Serum Levels of Eosinophil-Derived Neurotoxin: A Biomarker for Asthma Severity in Adult Asthmatics
10.4168/aair.2019.11.3.394
- Author:
Youngsoo LEE
1
;
Ji Ho LEE
;
Eun Mi YANG
;
EunMi KWON
;
Chang Gyu JUNG
;
Su Chin KIM
;
Youngwoo CHOI
;
You Sook CHO
;
Chang Keun KIM
;
Hae Sim PARK
Author Information
1. Department of Allergy and Clinical Immunology, Ajou University School of Medicine, Suwon, Korea. hspark@ajou.ac.kr
- Publication Type:Original Article
- Keywords:
Eosinophil-derived neurotoxin;
asthma;
biomarkers
- MeSH:
Adult;
Asthma;
Biomarkers;
Enzyme-Linked Immunosorbent Assay;
Eosinophil-Derived Neurotoxin;
Eosinophils;
Forced Expiratory Volume;
Humans;
Inflammation;
Korea;
Methacholine Chloride;
Phenotype;
Sputum
- From:Allergy, Asthma & Immunology Research
2019;11(3):394-405
- CountryRepublic of Korea
- Language:English
-
Abstract:
PURPOSE: Eosinophilic inflammation is a key component of severe asthma (SA).

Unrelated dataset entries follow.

==> src/rtl/pwr_sleep_pkg.sv <==
package pwr_sleep_pkg;

  // Status codes double as state encoding; mode_status exposes them directly.
  typedef enum logic [2:0] {
    ST_ACTIVE = 3'd0,
    ST_IDLE   = 3'd1,
    ST_ADCNR  = 3'd2,
    ST_PWRDN  = 3'd3,
    ST_STDBY  = 3'd4,
    ST_OSCUP  = 3'd5
  } pwr_state_e;

  // Mode select codes sampled with the sleep strobe.
  localparam logic [2:0] SEL_IDLE  = 3'b000;
  localparam logic [2:0] SEL_ADCNR = 3'b001;
  localparam logic [2:0] SEL_PWRDN = 3'b010;
  localparam logic [2:0] SEL_STDBY = 3'b100;

  typedef struct packed {
    logic cpu;
    logic io;
    logic nvm;
    logic adc;
    logic osc;
  } clk_en_t;

endpackage

==> src/rtl/pwr_mode_fsm.sv <==
module pwr_mode_fsm
  import pwr_sleep_pkg::*;
#(
  parameter int CNT_W = 8
) (
  input  logic             clk,
  input  logic             rst_n,
  input  logic             sleep_strobe,
  input  logic             sleep_en,
  input  logic [2:0]       mode_sel,
  input  logic             adc_enabled,
  input  logic             wake_int0,
  input  logic             wake_pcint,
  input  logic             wake_wdt,
  input  logic             wake_other,
  input  logic [CNT_W-1:0] startup_cycles,
  output pwr_state_e       state,
  output logic             adc_start,
  output logic             wake_ack
);

  pwr_state_e       state_q, state_d, target;
  logic             sel_ok;
  logic             enter;
  logic             deep_wake, any_wake;
  logic [CNT_W-1:0] cnt_q;

  // Decode the requested mode; reserved codes are rejected.
  always_comb begin
    sel_ok = 1'b1;
    target = ST_ACTIVE;
    case (mode_sel)
      SEL_IDLE:  target = ST_IDLE;
      SEL_ADCNR: target = ST_ADCNR;
      SEL_PWRDN: target = ST_PWRDN;
      SEL_STDBY: target = ST_STDBY;
      default:   sel_ok = 1'b0;
    endcase
  end

  assign enter     = (state_q == ST_ACTIVE) && sleep_strobe && sleep_en && sel_ok;
  assign deep_wake = wake_int0 | wake_pcint | wake_wdt;
  assign any_wake  = deep_wake | wake_other;

  always_comb begin
    state_d = state_q;
    case (state_q)
      ST_ACTIVE: if (enter)           state_d = target;
      ST_IDLE,
      ST_ADCNR:  if (any_wake)        state_d = ST_ACTIVE;
      ST_PWRDN:  if (deep_wake)       state_d = ST_OSCUP;
      ST_STDBY:  if (deep_wake)       state_d = ST_ACTIVE;
      ST_OSCUP:  if (cnt_q == '0)     state_d = ST_ACTIVE;
      default:                        state_d = ST_ACTIVE;
    endcase
  end

  always_ff @(posedge clk or negedge rst_n) begin
    if (!rst_n) begin
      state_q   <= ST_ACTIVE;
      cnt_q     <= '0;
      adc_start <= 1'b0;
      wake_ack  <= 1'b0;
    end else begin
      state_q <= state_d;
      if (state_q == ST_PWRDN && deep_wake) begin
        cnt_q <= startup_cycles;
      end else if (state_q == ST_OSCUP && cnt_q != '0) begin
        cnt_q <= cnt_q - 1'b1;
      end
      adc_start <= enter && adc_enabled &&
                   (target == ST_IDLE || target == ST_ADCNR);
      wake_ack  <= (state_d == ST_ACTIVE) && (state_q != ST_ACTIVE);
    end
  end

  assign state = state_q;

endmodule

==> src/rtl/pwr_clk_decode.sv <==
module pwr_clk_decode
  import pwr_sleep_pkg::*;
(
  input  pwr_state_e state,
  output clk_en_t    en
);

  always_comb begin
    en.cpu = 1'b1;
    en.io  = 1'b1;
    en.nvm = 1'b1;
    en.adc = 1'b1;
    en.osc = 1'b1;
    case (state)
      ST_IDLE: begin
        en.cpu = 1'b0;
        en.nvm = 1'b0;
      end
      ST_ADCNR: begin
        en.cpu = 1'b0;
        en.io  = 1'b0;
        en.nvm = 1'b0;
      end
      ST_PWRDN: begin
        en.cpu = 1'b0;
        en.io  = 1'b0;
        en.nvm = 1'b0;
        en.adc = 1'b0;
        en.osc = 1'b0;
      end
      ST_STDBY, ST_OSCUP: begin
        en.cpu = 1'b0;
        en.io  = 1'b0;
        en.nvm = 1'b0;
        en.adc = 1'b0;
      end
      default: ;
    endcase
  end

endmodule

==> src/rtl/pwr_periph_gate.sv <==
module pwr_periph_gate #(
  parameter int NUM_PERIPH = 4,
  parameter int DATA_W     = 8
) (
  input  logic                         clk,
  input  logic                         rst_n,
  input  logic                         io_run,
  input  logic                         prr_wr,
  input  logic [NUM_PERIPH-1:0]        prr_wdata,
  input  logic [NUM_PERIPH-1:0]        bus_sel,
  input  logic                         bus_wr,
  input  logic [NUM_PERIPH*DATA_W-1:0] periph_rdata,
  output logic [NUM_PERIPH-1:0]        periph_clk_en,
  output logic [NUM_PERIPH-1:0]        periph_wr_en,
  output logic [DATA_W-1:0]            bus_rdata
);

  logic [NUM_PERIPH-1:0] prr_q;
  logic [DATA_W-1:0]     slice_rd [NUM_PERIPH];

  always_ff @(posedge clk or negedge rst_n) begin
    if (!rst_n)      prr_q <= '0;
    else if (prr_wr) prr_q <= prr_wdata;
  end

  for (genvar i = 0; i < NUM_PERIPH; i++) begin : g_periph
    assign periph_clk_en[i] = io_run & ~prr_q[i];
    assign periph_wr_en[i]  = bus_wr & bus_sel[i] & periph_clk_en[i];
    assign slice_rd[i] = (bus_sel[i] && periph_clk_en[i]) ?
                         periph_rdata[i*DATA_W +: DATA_W] : '0;
  end

  always_comb begin
    bus_rdata = '0;
    for (int i = 0; i < NUM_PERIPH; i++) bus_rdata = bus_rdata | slice_rd[i];
  end

endmodule

==> src/rtl/pwr_sleep_ctrl.sv <==
module pwr_sleep_ctrl
  import pwr_sleep_pkg::*;
#(
  parameter int NUM_PERIPH = 4,
  parameter int DATA_W     = 8,
  parameter int CNT_W      = 8
) (
  input  logic                         clk,
  input  logic                         rst_n,
  input  logic                         sleep_strobe,
  input  logic                         sleep_en,
  input  logic [2:0]                   mode_sel,
  input  logic                         adc_enabled,
  input  logic                         wake_int0,
  input  logic                         wake_pcint,
  input  logic                         wake_wdt,
  input  logic                         wake_other,
  input  logic [CNT_W-1:0]             startup_cycles,
  input  logic                         prr_wr,
  input  logic [NUM_PERIPH-1:0]        prr_wdata,
  input  logic [NUM_PERIPH-1:0]        bus_sel,
  input  logic                         bus_wr,
  input  logic [NUM_PERIPH*DATA_W-1:0] periph_rdata,
  output logic                         clk_en_cpu,
  output logic                         clk_en_io,
  output logic                         clk_en_nvm,
  output logic                         clk_en_adc,
  output logic                         osc_run,
  output logic                         adc_start,
  output logic [2:0]                   mode_status,
  output logic                         wake_ack,
  output logic [NUM_PERIPH-1:0]        periph_clk_en,
  output logic [NUM_PERIPH-1:0]        periph_wr_en,
  output logic [DATA_W-1:0]            bus_rdata
);

  pwr_state_e state;
  clk_en_t    en;

  pwr_mode_fsm #(.CNT_W(CNT_W)) u_fsm (
    .clk            (clk),
    .rst_n          (rst_n),
    .sleep_strobe   (sleep_strobe),
    .sleep_en       (sleep_en),
    .mode_sel       (mode_sel),
    .adc_enabled    (adc_enabled),
    .wake_int0      (wake_int0),
    .wake_pcint     (wake_pcint),
    .wake_wdt       (wake_wdt),
    .wake_other     (wake_other),
    .startup_cycles (startup_cycles),
    .state          (state),
    .adc_start      (adc_start),
    .wake_ack       (wake_ack)
  );

  pwr_clk_decode u_dec (
    .state (state),
    .en    (en)
  );

  pwr_periph_gate #(.NUM_PERIPH(NUM_PERIPH), .DATA_W(DATA_W)) u_gate (
    .clk           (clk),
    .rst_n         (rst_n),
    .io_run        (en.io),
    .prr_wr        (prr_wr),
    .prr_wdata     (prr_wdata),
    .bus_sel       (bus_sel),
    .bus_wr        (bus_wr),
    .periph_rdata  (periph_rdata),
    .periph_clk_en (periph_clk_en),
    .periph_wr_en  (periph_wr_en),
    .bus_rdata     (bus_rdata)
  );

  assign clk_en_cpu  = en.cpu;
  assign clk_en_io   = en.io;
  assign clk_en_nvm  = en.nvm;
  assign clk_en_adc  = en.adc;
  assign osc_run     = en.osc;
  assign mode_status = state;

endmodule

==> config.mk <==
export PLATFORM = sky130hd
export DESIGN_NAME = pwr_sleep_ctrl
export DESIGN_NICKNAME = d
export VERILOG_FILES = /design/src/rtl/pwr_sleep_pkg.sv /design/src/rtl/pwr_mode_fsm.sv /design/src/rtl/pwr_clk_decode.sv /design/src/rtl/pwr_periph_gate.sv /design/src/rtl/pwr_sleep_ctrl.sv
export SDC_FILE = /design/constraint.sdc
export NUM_CORES = 1
export LEC_CHECK = 0
export BUFFER_PORTS_ARGS = -buffer_cell sky130_fd_sc_hd__buf_4
export CAP_MARGIN = 20
export CORE_ASPECT_RATIO = 0.5
export CORE_UTILIZATION = 30
export CTS_CLUSTER_DIAMETER = 150
export DETAILED_ROUTE_END_ITERATION = 8
export PLACE_DENSITY_LB_ADDON = 0.12
export SLEW_MARGIN = 20
export SYNTH_ARGS = -nofsm -noshare
export SYNTH_HDL_FRONTEND = slang
export SYNTH_SLANG_ARGS = --single-unit
==> constraint.sdc <==
create_clock -name clk -period 2.6 [get_ports clk]
set_input_delay 0.13 -clock clk [delete_from_list [all_inputs] [get_ports clk]]
set_output_delay 0.13 -clock clk [all_outputs]
set_load 0.01 [all_outputs]
==> impl_metrics.ini <==
[sta]
setup_slack_ns = 0.3534
fmax_mhz = 445.1
finalSetupViolCount = 0
finalCritPeriodShare_pct = 86.41
fin_setup_tns_ns = 0
hold_viol = 0
skew_ns = 0.001289
max_slew_margin_pct = 58.15
tightest_slew_ns = 0.6250
period_needed_ns = 2.247
slew_viol_final = 0
rsz0062_at_grt = no

[route]
first_pass_iters = 4
viasPerCell = 4.918
ant_nets = 0
drc = 0
wl_um = 3576
drtIter0Drc = 41
vias = 1387
wl_per_cell_um = 12.68

[floorplanning]
initial_core_util_pct = 31.44
die_y_um = 47.35
core_um2 = 3924
io_pins = 88
die_x_um = 92.69
die_area_um2 = 4388
rows = 16

[cts]
clk_latency_ns = 0.25
clk_pin_slew_ns = 0.06
cts_max_level = 1
ctsLongestPathBuffers = 2
clock-root-buffer = clkbuf_8
cts_tree = yes
clock_sinks = 17
cts_setup_buffers = 0
cts-buffers-inserted = 3

[placed_design]
place_congestion = 0.7791
portBuffers = 87
dp_cells = 277
hpwl_um = 2810
pre_cts_slack_ns = 0.6101

[pwr]
powerDensity_nw_per_um2 = 401.0
leakage_nw = 0.9579
ir_drop_mv = 0.3062

[synth]
ys_warn_count = 0
avgSynthCellArea_um2 = 8.688
synth_area_um2 = 1234
synth-main-ff-cell = dfrtp_1
synthCells = 142
synth_edf_count = 0
ys_seq_area_share_pct = 34.48
ys_types = 41
async_flop_share_pct = 100.0
ys_ff_latch = 17
syn-num-nets = 205

[worst_setup_path]
end_kind = output pin
critPathMaxFanout = 14
cp_slowest_stage_delay_ns = 0.60
required_ns = 2.47
critPathBufInv = 1
cp_slowest_cell = dfrtp_1
cp_data_arrival_time_ns = 2.12
cp_cell_sequence = xor2_2 -> nor3b_2 -> a22oi_1 -> nand2_1 -> buf_4
path_delay_family = simple AND/OR/NAND/NOR gates
worstSetupPathType = flip-flop to output pin
worstSetupStartpointType = flip-flop

[finish]
area_growth_syn_to_layout_pct = 59.84
fin_nets = 292
final_util_pct = 50.26
final_cells = 282
nFillCells = 411
num_antenna_cells = 0
layout-drive-gt1-share_pct = 44.30

[grt]
overflow = 0
grt_pass1_vias = 1197
antenna_found_initial = 0
grt_pass1_wl_um = 5533
track_usage_pct = 16.31
grt_max_degree = 18

[job]
max_cap_viol_count = 0

[hold_path]
worstHoldPathType = input port to flip-flop

[outcome]
outcome = complete, no violations
[cell families after synthesis]
family          synth area share, %
mux                           5.274
xor+xnor                      3.449
fa+ha+maj                     1.014
buf+inv                       4.564
compound gates                20.49
flops                         34.48
simple gates                  30.73
[worst paths after layout]
| check | startpoint | end | slack [ns] | cells after the start |
|---|---|---|---|---|
| max in group asynchronous | rst_n | u_fsm.adc_start | 2.13 | 2 |
| min | mode_sel[1] | u_fsm.adc_start | 0.05 | 2 |
| max reg2reg | u_fsm.cnt_q[0] | u_fsm.state[2] | 0.67 | 5 |
| max | u_fsm.state[2] | bus_rdata[2] | 0.35 | 5 |
| min in group asynchronous | rst_n | u_gate.prr_q[3] | 0.28 | 2 |
| min reg2reg | u_gate.prr_q[0] | u_gate.prr_q[0] | 0.56 | 1 |
[Yosys cell counts, types with 2 or more instances]
| library cell | number | area share, % |
|---|---|---|
| mux2i_1 | 2 | 1.6 |
| nor2_1 | 11 | 3.3 |
| nor4_1 | 2 | 1.0 |
| nor3b_2 | 4 | 4.1 |
| nor3b_1 | 2 | 1.2 |
| buf_2 | 3 | 1.2 |
| o21ai_1 | 5 | 2.0 |
| a31oi_1 | 2 | 1.0 |
| a21oi_1 | 4 | 1.6 |
| nand2_1 | 21 | 6.4 |
| xnor2_1 | 2 | 1.4 |
| nand3_1 | 3 | 1.2 |
| nor2b_1 | 3 | 1.5 |
| buf_4 | 3 | 1.8 |
| a211o_1 | 2 | 1.4 |
| nor3_1 | 3 | 1.2 |
| inv_1 | 5 | 1.5 |
| o21ai_0 | 2 | 0.81 |
| or4_1 | 2 | 1.2 |
| or3_1 | 2 | 1.0 |
| and2_1 | 4 | 2.0 |
| a22oi_1 | 16 | 9.7 |
| a21o_1 | 2 | 1.2 |
| mux2_2 | 4 | 3.7 |
| dfrtp_1 | 17 | 34 |
[flip-flops by register name, summed over array words and instances (netlist names)]
name,cells
u_fsm.cnt_q,8
u_gate.prr_q,4
u_fsm.state,3
u_fsm.adc_start,1
u_fsm.wake_ack,1
[layer usage]
layer	GRT usage (%)	up-vias	wire length [µm]
li1	-	694	-
met1	20.83	632	1681
met2	27.70	59	1533
met3	5.502	2	337
met4	3.692	0	24
met5	0	-	0
[stage by stage]
step                      total power, mW  hold WS, ns  cell area [µm²]
after CTS                          0.7997      0.04415             1972
after global placement             0.5958      0.01366             1917
after floorplan                    0.4456      -0.1656             1234
after global routing               0.8455      0.05532             1972
final                              0.7908      0.04901             1972
after detailed placement           0.6004      0.01022             1917
[repair_timing]
item                      4_1_cts  5_1_grt
hold buffers                    1        0
resized for setup               0        0
hold endpoints to repair       17        0
[worst register-to-register path, stage by stage (launching register included)]
cell and delay [ns]:
dfrtp_1 0.40, inv_1 0.07, ha_1 0.20, nor3b_1 0.40
a21boi_2 0.19, or4_1 0.55
[where the power goes]
part,internal [mW],leakage [nW],switching (mW)
Clock,0.109,0.0228,0.0871
Combinational,0.159,0.740,0.111
Sequential,0.292,0.195,0.0326
[cell type report]
class	count	area (µm²)	area share, %
multi-input combinational	114	752.0	38.13
sequential	17	425.4	21.57
tap	54	67.56	3.426
clock buffer	4	45.04	2.284
timing repair buffer	88	663.1	33.63
inverter	5	18.77	0.9518
[layout by cell type (no fill, tap or decap), types with 4 or more instances in the layout]
cell	n
dfrtp_1	17
nand2_1	21
a21oi_1	4
a22oi_1	16
and2_1	4
nor2_1	11
mux2_2	4
o21ai_1	5
buf_4	87
inv_1	5
nor3b_2	4
No activity file was read; power rests on OpenSTA's default activity.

However, there has been no reliable serum biomarker for the eosinophilic inflammation of SA. We hypothesized that serum eosinophil-derived neurotoxin (EDN) could predict the eosinophilic inflammation of SA in adult asthmatics. METHODS: Severe asthmatics (n = 235), nonsevere asthmatics (n = 898), and healthy controls (n = 125) were enrolled from Ajou University Hospital, South Korea. The serum levels of EDN and periostin were measured by enzyme-linked immunosorbent assay and compared between severe and nonsevere asthmatics. Their associations with total eosinophil count (TEC) and clinical parameters were evaluated; clinical validation of the K-EDN kit for the measurement of serum EDN was evaluated. RESULTS: Severe asthmatics were older and had longer disease duration with significantly lower levels of forced expiratory volume in 1 second and methacholine PC20 than nonsevere asthmatics. Significant differences were found in TEC or sputum eosinophil count (%) between the groups. The serum levels of EDN and periostin were significantly higher in severe asthmatics than in nonsevere asthmatics and in healthy controls (all P < 0.05). Although significant correlations were found between serum EDN levels measured by the 2 kits (ρ = 0.545, P < 0.0001), higher correlation coefficients between serum EDN levels measured by the K-EDN kit and TEC were higher (ρ = 0.358, P < 0.0001) than those between serum EDN levels measured by the MBL kit and TEC (ρ = 0.319, P < 0.0001) or serum periostin level (ρ = 0.222, P < 0.0001). Multivariate regression analysis demonstrated that serum EDN levels measured by the K-EDN kit predicted the phenotype of SA (P = 0.003), while 2 other biomarkers did not. CONCLUSIONS: The serum EDN level may be a useful biomarker for assessing asthma severity in adult asthmatics.